_Work instruction:_
Look through the entries below and count the lines with the word "synthesis" in them; give only the number.

[Data for processing Boundary: Start]

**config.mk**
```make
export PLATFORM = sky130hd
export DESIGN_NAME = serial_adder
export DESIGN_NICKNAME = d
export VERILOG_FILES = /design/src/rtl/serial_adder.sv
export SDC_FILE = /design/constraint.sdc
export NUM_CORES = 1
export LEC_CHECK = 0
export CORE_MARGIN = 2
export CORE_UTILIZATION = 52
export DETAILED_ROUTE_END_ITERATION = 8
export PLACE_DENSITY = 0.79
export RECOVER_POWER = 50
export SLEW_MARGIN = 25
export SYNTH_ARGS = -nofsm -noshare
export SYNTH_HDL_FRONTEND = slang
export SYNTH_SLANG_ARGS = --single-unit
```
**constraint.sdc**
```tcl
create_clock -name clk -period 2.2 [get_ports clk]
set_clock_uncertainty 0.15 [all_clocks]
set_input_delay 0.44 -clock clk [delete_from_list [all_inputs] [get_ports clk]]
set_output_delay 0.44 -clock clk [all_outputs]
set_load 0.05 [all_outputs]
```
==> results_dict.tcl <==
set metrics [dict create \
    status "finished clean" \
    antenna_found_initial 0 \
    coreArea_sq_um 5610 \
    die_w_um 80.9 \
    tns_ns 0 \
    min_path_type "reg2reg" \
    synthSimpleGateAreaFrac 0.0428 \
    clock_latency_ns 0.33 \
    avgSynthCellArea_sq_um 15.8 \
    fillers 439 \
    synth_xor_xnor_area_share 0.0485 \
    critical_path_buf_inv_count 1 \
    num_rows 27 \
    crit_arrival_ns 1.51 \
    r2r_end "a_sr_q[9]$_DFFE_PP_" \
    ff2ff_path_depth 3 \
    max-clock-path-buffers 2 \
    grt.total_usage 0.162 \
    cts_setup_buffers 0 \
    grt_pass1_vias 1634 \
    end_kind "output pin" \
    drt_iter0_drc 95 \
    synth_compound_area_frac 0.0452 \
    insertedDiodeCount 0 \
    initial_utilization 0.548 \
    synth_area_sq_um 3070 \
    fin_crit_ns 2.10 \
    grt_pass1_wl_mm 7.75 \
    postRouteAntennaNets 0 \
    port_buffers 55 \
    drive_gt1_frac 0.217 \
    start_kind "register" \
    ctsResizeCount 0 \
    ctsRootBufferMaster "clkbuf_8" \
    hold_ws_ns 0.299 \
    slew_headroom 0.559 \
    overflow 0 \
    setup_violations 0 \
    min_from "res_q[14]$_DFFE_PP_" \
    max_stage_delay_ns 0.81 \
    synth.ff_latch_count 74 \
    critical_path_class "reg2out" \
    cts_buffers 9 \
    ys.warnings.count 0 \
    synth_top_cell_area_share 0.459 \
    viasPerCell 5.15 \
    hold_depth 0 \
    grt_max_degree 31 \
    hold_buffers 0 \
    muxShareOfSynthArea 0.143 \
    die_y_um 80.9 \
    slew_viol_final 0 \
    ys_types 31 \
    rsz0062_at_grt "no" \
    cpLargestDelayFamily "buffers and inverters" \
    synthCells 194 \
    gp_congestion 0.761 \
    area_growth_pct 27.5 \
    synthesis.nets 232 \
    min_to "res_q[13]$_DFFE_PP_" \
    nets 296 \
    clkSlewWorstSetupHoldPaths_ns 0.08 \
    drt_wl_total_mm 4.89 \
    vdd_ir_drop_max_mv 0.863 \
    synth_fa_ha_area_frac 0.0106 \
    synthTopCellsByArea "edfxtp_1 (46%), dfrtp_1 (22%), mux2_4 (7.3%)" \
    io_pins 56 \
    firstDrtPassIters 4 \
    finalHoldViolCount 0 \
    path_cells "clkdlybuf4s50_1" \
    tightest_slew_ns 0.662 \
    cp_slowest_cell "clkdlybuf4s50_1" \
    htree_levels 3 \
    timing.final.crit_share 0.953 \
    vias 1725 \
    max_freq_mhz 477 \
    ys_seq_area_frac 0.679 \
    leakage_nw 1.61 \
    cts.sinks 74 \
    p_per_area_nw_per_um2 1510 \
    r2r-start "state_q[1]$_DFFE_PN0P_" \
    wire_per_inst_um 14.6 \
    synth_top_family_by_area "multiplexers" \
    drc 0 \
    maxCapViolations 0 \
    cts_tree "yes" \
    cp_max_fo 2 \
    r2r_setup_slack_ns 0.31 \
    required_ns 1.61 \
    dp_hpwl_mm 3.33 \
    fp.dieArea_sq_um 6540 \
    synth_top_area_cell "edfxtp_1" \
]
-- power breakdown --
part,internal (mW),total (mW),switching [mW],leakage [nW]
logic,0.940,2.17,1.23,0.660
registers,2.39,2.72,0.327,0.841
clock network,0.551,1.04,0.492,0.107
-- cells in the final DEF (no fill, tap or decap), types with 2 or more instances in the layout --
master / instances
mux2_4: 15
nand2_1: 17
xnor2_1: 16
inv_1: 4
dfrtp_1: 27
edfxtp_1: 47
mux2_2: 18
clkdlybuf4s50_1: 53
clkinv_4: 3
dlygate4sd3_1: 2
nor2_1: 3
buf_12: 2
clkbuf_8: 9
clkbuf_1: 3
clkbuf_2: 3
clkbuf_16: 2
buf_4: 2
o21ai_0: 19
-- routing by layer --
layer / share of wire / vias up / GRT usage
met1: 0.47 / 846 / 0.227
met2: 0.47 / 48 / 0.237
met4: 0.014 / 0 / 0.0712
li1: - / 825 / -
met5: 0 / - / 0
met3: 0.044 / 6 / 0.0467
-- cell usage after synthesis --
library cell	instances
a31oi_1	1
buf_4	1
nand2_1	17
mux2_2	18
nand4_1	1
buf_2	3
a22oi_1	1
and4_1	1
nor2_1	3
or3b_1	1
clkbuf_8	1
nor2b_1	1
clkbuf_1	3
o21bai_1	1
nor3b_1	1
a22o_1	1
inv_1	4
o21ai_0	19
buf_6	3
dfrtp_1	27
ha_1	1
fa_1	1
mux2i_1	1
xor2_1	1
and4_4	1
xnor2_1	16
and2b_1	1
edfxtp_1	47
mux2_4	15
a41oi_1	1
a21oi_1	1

[Data for processing Boundary: End]

_Expected answer:_
2